Researchers assess Marcellus Shale greenhouse gas emissions

Credit: Adelaide Cole/Art Editor Credit: Adelaide Cole/Art Editor

Natural gas extraction from the Marcellus Shale, a giant rock formation that runs through much of the northeastern United States, has been a polarized and highly debated subject during the past few years.

Advocates for extraction argue that it will help create jobs and lessen the country’s dependence on foreign oil, while opponents of extraction articulate their concern over the detrimental effects the extraction processes may have on the environment. Specifically, residents of western Pennsylvania are concerned with the way gas extraction from the Marcellus Shale may affect the quality of drinking water, as well as local air quality. Recently, a team of Carnegie Mellon researchers looked at one aspect of these possible environmental impacts: greenhouse gas emissions.

“The essential tool of this study is the life cycle assessment methodology,” said Mohan Jiang, a Ph.D. student in the department of civil and environmental engineering. The life cycle assessment methodology is a way of quantifying all of the impacts of an entity; in this case, natural gas extracted from the Marcellus Shale, over the course of its entire lifetime.

Greenhouse gases are emitted during almost every step of the process of turning natural gas into energy, from extraction all the way to the burning of the gas to convert it into electricity for consumers. These greenhouse gases, which act as heat absorbers and aid in and warming the Earth, are of major concern for climate.

Jiang explained that in order to look at these greenhouse gas emissions, the life cycle of this natural gas was grouped into two main parts: the extraction of the shale gas from the Marcellus Shale, and the process of converting the gas into electricity. The emissions that were considered for first part of the life cycle, the extraction procedures, were from processes such as trucking water to and from the well site and operation of the drilling and fracturing equipment. The emissions involved in the second part of the life cycle, the conversion of the gas into electricity, were solely from combustion: natural gas is burned to create energy, and this final step is where the bulk of the greenhouse gas emissions were found.

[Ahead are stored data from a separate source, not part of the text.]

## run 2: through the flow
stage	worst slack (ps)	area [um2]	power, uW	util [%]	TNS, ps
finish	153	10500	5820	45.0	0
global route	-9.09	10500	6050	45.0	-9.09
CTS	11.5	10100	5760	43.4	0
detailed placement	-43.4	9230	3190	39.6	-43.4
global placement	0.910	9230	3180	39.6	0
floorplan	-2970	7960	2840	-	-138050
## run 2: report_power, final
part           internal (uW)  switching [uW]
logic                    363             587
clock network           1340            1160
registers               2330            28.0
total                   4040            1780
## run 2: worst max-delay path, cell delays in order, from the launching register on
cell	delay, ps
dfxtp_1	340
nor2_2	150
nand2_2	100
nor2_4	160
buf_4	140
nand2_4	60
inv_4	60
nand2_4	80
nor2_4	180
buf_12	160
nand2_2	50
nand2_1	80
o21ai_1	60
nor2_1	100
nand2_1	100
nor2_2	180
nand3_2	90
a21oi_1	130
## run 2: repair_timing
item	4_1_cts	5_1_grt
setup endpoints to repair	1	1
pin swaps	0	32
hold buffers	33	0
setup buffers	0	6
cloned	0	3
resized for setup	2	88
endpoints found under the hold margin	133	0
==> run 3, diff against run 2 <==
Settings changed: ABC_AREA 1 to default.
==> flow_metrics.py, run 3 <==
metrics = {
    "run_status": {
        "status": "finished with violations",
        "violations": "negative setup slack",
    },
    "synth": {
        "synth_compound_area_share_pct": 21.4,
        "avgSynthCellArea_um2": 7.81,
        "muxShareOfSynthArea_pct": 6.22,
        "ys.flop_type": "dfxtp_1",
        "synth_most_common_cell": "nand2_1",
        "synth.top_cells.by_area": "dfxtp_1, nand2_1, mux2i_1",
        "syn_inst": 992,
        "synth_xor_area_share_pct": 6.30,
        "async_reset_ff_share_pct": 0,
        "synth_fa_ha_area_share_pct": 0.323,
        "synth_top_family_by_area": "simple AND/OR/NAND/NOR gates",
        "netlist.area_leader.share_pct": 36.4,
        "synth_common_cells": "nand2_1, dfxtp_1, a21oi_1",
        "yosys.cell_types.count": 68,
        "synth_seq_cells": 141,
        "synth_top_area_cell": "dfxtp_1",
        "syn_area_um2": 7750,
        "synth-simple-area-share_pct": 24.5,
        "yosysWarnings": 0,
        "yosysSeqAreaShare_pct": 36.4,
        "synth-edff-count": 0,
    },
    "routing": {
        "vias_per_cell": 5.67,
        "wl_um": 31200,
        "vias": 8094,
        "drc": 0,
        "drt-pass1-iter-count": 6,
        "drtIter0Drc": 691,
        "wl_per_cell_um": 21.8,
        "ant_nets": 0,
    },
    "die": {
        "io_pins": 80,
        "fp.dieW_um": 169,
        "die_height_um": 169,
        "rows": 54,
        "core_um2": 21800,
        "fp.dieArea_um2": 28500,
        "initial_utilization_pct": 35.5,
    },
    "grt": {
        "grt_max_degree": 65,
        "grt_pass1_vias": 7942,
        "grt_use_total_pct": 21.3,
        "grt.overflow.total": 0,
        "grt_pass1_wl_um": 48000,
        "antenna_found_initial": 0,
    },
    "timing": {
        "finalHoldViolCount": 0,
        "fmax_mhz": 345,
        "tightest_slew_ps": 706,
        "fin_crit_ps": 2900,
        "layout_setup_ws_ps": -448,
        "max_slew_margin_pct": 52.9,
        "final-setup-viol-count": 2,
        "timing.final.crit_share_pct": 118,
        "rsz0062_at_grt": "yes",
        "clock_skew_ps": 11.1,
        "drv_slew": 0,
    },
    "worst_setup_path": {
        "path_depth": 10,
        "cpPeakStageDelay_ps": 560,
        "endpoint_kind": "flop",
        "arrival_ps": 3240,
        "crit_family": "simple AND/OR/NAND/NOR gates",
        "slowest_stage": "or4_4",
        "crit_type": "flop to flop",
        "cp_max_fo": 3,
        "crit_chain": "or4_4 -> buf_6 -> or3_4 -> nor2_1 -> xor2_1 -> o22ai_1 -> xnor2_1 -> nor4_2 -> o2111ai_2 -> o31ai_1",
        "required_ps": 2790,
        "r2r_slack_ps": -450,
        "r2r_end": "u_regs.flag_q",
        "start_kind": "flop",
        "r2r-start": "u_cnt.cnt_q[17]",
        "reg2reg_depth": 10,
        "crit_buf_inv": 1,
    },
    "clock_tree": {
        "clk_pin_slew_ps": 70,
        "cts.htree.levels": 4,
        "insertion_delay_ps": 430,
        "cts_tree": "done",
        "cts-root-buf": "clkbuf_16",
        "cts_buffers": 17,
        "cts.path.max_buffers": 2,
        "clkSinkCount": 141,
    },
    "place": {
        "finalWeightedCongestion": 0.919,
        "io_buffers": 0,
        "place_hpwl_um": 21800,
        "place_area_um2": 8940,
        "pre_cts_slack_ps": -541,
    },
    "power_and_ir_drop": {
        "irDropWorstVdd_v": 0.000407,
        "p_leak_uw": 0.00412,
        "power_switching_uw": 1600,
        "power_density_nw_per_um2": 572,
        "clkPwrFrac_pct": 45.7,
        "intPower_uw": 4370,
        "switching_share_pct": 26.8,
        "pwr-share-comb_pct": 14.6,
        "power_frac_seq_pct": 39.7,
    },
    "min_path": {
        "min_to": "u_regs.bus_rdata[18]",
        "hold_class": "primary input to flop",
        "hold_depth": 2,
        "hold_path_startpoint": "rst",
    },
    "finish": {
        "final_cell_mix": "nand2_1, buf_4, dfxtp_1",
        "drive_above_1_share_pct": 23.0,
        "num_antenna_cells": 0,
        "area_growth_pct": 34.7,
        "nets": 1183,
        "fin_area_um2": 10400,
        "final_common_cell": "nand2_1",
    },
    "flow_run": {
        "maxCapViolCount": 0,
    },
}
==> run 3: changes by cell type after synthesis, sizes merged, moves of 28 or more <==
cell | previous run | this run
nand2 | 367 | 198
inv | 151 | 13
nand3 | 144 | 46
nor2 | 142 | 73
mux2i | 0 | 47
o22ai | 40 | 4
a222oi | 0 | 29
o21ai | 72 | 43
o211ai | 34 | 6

The results of this study, which were recently published in Environmental Research Letters, show that energy derived from Marcellus Shale gas results in 20 to 50 percent less greenhouse gas emissions than energy produced from coal.

“I state clearly that we are only considering the greenhouse gas emissions,” Jiang noted. “There is a lot of water involved in the development of the Marcellus Shale gas, and this may have very bad impacts on the aquatic ecosystem, but just in the sense of greenhouse gas emissions, it is obviously better than coal.”

The study also mentions that extraction of natural gas from the Marcellus Shale is slightly different from extracting natural gas from conventional sources. “We estimate that shale natural gas has slightly higher emissions than conventional gas for production, but the production emissions are typically small compared to combustion emissions,” explained Chris Hendrickson, a professor and co-author of this study in the department of civil and environmental engineering, in a press release. The reason for this difference is the fact that the Marcellus Shale is much further underground than conventional natural gas sources, and requires more energy and resources to recover.

As Jiang mentioned, there are many more aspects to the environmental impacts of shale gas extraction to be studied, and she plans to integrate more of these issues into her future research.

“I’m going to look at the life cycle assessment tool application in the water-use impacts assessment,” Jiang said. “I will try to implement the tool in the Marcellus Shale water-use, and then to make our study more comprehensive to take into consideration the water as well.”